I'm trying to figure out exactly how lambdas and closures work in the JVM. To that end, I've tried compiling this simple test case:
import java.util.function.*;
class Adder {
static Function<Float, Float> makeAdder(Float a) {
return b -> a + b;
}
public static void main(String[] args) {
Function<Float, Float> f = makeAdder(1.23f);
System.out.println(f.apply(4.56f));
}
}
Disassembling the resulting byte code is interesting:
static java.util.function.Function<java.lang.Float, java.lang.Float> makeAdder(java.lang.Float);
descriptor: (Ljava/lang/Float;)Ljava/util/function/Function;
flags: (0x0008) ACC_STATIC
Code:
stack=1, locals=1, args_size=1
0: aload_0
1: invokedynamic #7, 0 // InvokeDynamic #0:apply:(Ljava/lang/Float;)Ljava/util/function/Function;
6: areturn
LineNumberTable:
line 4: 0
Signature: #48 // (Ljava/lang/Float;)Ljava/util/function/Function<Ljava/lang/Float;Ljava/lang/Float;>;
public static void main(java.lang.String[]);
descriptor: ([Ljava/lang/String;)V
flags: (0x0009) ACC_PUBLIC, ACC_STATIC
Code:
stack=3, locals=2, args_size=1
0: ldc #11 // float 1.23f
2: invokestatic #12 // Method java/lang/Float.valueOf:(F)Ljava/lang/Float;
5: invokestatic #18 // Method makeAdder:(Ljava/lang/Float;)Ljava/util/function/Function;
8: astore_1
9: getstatic #23 // Field java/lang/System.out:Ljava/io/PrintStream;
12: aload_1
13: ldc #29 // float 4.56f
15: invokestatic #12 // Method java/lang/Float.valueOf:(F)Ljava/lang/Float;
18: invokeinterface #30, 2 // InterfaceMethod java/util/function/Function.apply:(Ljava/lang/Object;)Ljava/lang/Object;
23: invokevirtual #35 // Method java/io/PrintStream.println:(Ljava/lang/Object;)V
26: return
LineNumberTable:
line 9: 0
line 10: 9
line 11: 26
private static java.lang.Float lambda$makeAdder$0(java.lang.Float, java.lang.Float);
descriptor: (Ljava/lang/Float;Ljava/lang/Float;)Ljava/lang/Float;
flags: (0x100a) ACC_PRIVATE, ACC_STATIC, ACC_SYNTHETIC
Code:
stack=2, locals=2, args_size=2
0: aload_0
1: invokevirtual #41 // Method java/lang/Float.floatValue:()F
4: aload_1
5: invokevirtual #41 // Method java/lang/Float.floatValue:()F
8: fadd
9: invokestatic #12 // Method java/lang/Float.valueOf:(F)Ljava/lang/Float;
12: areturn
LineNumberTable:
line 4: 0
Some of the above is clear, some less so. The part I'm most puzzled about right now is the implementation of the lambda function, lambda$makeAdder$0(java.lang.Float, java.lang.Float). That signature suggests the lambda has two parameters even though it was declared with just one.
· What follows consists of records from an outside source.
[config.mk]
export PLATFORM = sky130hd
export DESIGN_NAME = irq_pending_latch_4ch
export DESIGN_NICKNAME = d
export VERILOG_FILES = /design/src/rtl/irq_pending_latch_4ch_pkg.sv /design/src/rtl/irq_pending_latch_4ch_edge.sv /design/src/rtl/irq_pending_latch_4ch.sv
export SDC_FILE = /design/constraint.sdc
export NUM_CORES = 1
export LEC_CHECK = 0
export CAP_MARGIN = 20
export CORE_UTILIZATION = 37
export DETAILED_ROUTE_END_ITERATION = 10
export HOLD_SLACK_MARGIN = 0.03
export PLACE_DENSITY = 0.72
export SLEW_MARGIN = 20
export SYNTH_ARGS = -nofsm -noshare
export SYNTH_HDL_FRONTEND = slang
export SYNTH_SLANG_ARGS = --single-unit
[constraint.sdc]
create_clock -name clk -period 1.3 [get_ports clk]
set_input_delay 0.26 -clock clk [delete_from_list [all_inputs] [get_ports clk]]
set_output_delay 0.26 -clock clk [all_outputs]
set_load 0.03 [all_outputs]
[src/rtl/irq_pending_latch_4ch_pkg.sv]
// Shared constants and ack-ID encoding for irq_pending_latch_4ch.
// Optional input synchronizer selected by macro IRQ_SYNC_EN.
package irq_pending_latch_4ch_pkg;

    localparam int N_REQ       = 4;
    localparam int ID_W        = $clog2(N_REQ);
    localparam int SYNC_STAGES = 2;

    // Clocks after reset release during which edge detection is blocked
`ifdef IRQ_SYNC_EN
    localparam logic [1:0] POST_RST_CYC = 2'(SYNC_STAGES + 1);
`else
    localparam logic [1:0] POST_RST_CYC = 2'd1;
`endif

    // Channel ID as produced by the encoder (y) and returned on ack_id
    typedef logic [ID_W-1:0] ch_id_t;

    function automatic logic [N_REQ-1:0] id_onehot(input ch_id_t id);
        logic [N_REQ-1:0] one;
        one = N_REQ'(1);
        return one << id;
    endfunction

endpackage

[src/rtl/irq_pending_latch_4ch_edge.sv]
// Single-channel rising-edge detector with optional input synchronizer.
// IRQ_SYNC_EN inserts SYNC_STAGES flops ahead of the edge detect.
module rise_edge_det
    import irq_pending_latch_4ch_pkg::*;
(
    input  logic clk,
    input  logic rst,
    input  logic req,
    input  logic arm,
    output logic evt
);

    logic req_s;
    logic req_prev;

`ifdef IRQ_SYNC_EN
    logic [SYNC_STAGES-1:0] sync;

    always_ff @(posedge clk or posedge rst) begin
        if (rst) sync <= '0;
        else     sync <= {sync[SYNC_STAGES-2:0], req};
    end

    assign req_s = sync[SYNC_STAGES-1];
`else
    assign req_s = req;
`endif

    always_ff @(posedge clk or posedge rst) begin
        if (rst) req_prev <= 1'b0;
        else     req_prev <= req_s;
    end

    // arm stays low until req_prev holds a real post-reset sample
    assign evt = arm & req_s & ~req_prev;

endmodule

[src/rtl/irq_pending_latch_4ch.sv]
// Latches request edges into pending flags cleared by ack, with mask,
// summary irq and sticky overflow. Optional synchronizer: IRQ_SYNC_EN.
module irq_pending_latch_4ch
    import irq_pending_latch_4ch_pkg::*;
(
    input  logic             clk,
    input  logic             rst,
    input  logic [N_REQ-1:0] req_in,
    input  logic [N_REQ-1:0] en_mask,
    input  logic             ack,
    input  logic [ID_W-1:0]  ack_id,
    input  logic             clr_ovf,
    output logic [N_REQ-1:0] pend,
    output logic             irq,
    output logic [N_REQ-1:0] overflow
);

    logic [N_REQ-1:0] evt;
    logic [N_REQ-1:0] pending;
    logic [N_REQ-1:0] ack_hit;
    logic [N_REQ-1:0] ovf_set;
    logic [1:0]       blk_cnt;
    logic             arm;

    always_ff @(posedge clk or posedge rst) begin
        if (rst)
            blk_cnt <= 2'd0;
        else if (!arm)
            blk_cnt <= blk_cnt + 2'd1;
    end

    assign arm = (blk_cnt == POST_RST_CYC);

    for (genvar i = 0; i < N_REQ; i++) begin : g_edge
        rise_edge_det u_det (
            .clk (clk),
            .rst (rst),
            .req (req_in[i]),
            .arm (arm),
            .evt (evt[i])
        );
    end

    assign ack_hit = ack ? id_onehot(ch_id_t'(ack_id)) : '0;
    assign ovf_set = evt & pending & ~ack_hit;

    // A new event beats a same-cycle ack so it is never lost
    always_ff @(posedge clk or posedge rst) begin
        if (rst) begin
            pending  <= '0;
            overflow <= '0;
        end else begin
            pending  <= evt | (pending & ~ack_hit);
            overflow <= (clr_ovf ? '0 : overflow) | ovf_set;
        end
    end

    assign pend = pending & en_mask;
    assign irq  = |pend;

endmodule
Well, it's obvious what the extra one is for; it's for the value of a that was bound into the closure. So at one level, that answers the question of how Java closures are supplied with the values of bound variables: they are prepended to the parameter list.
But then, how does the ultimate caller know about this? The disassembled code for main looks isomorphic to the source code, i.e. completely innocent of knowledge about how closures are implemented. It seems to be supplying one argument to makeAdder, then the second argument to the lambda. In other words, supplying just one argument to the lambda.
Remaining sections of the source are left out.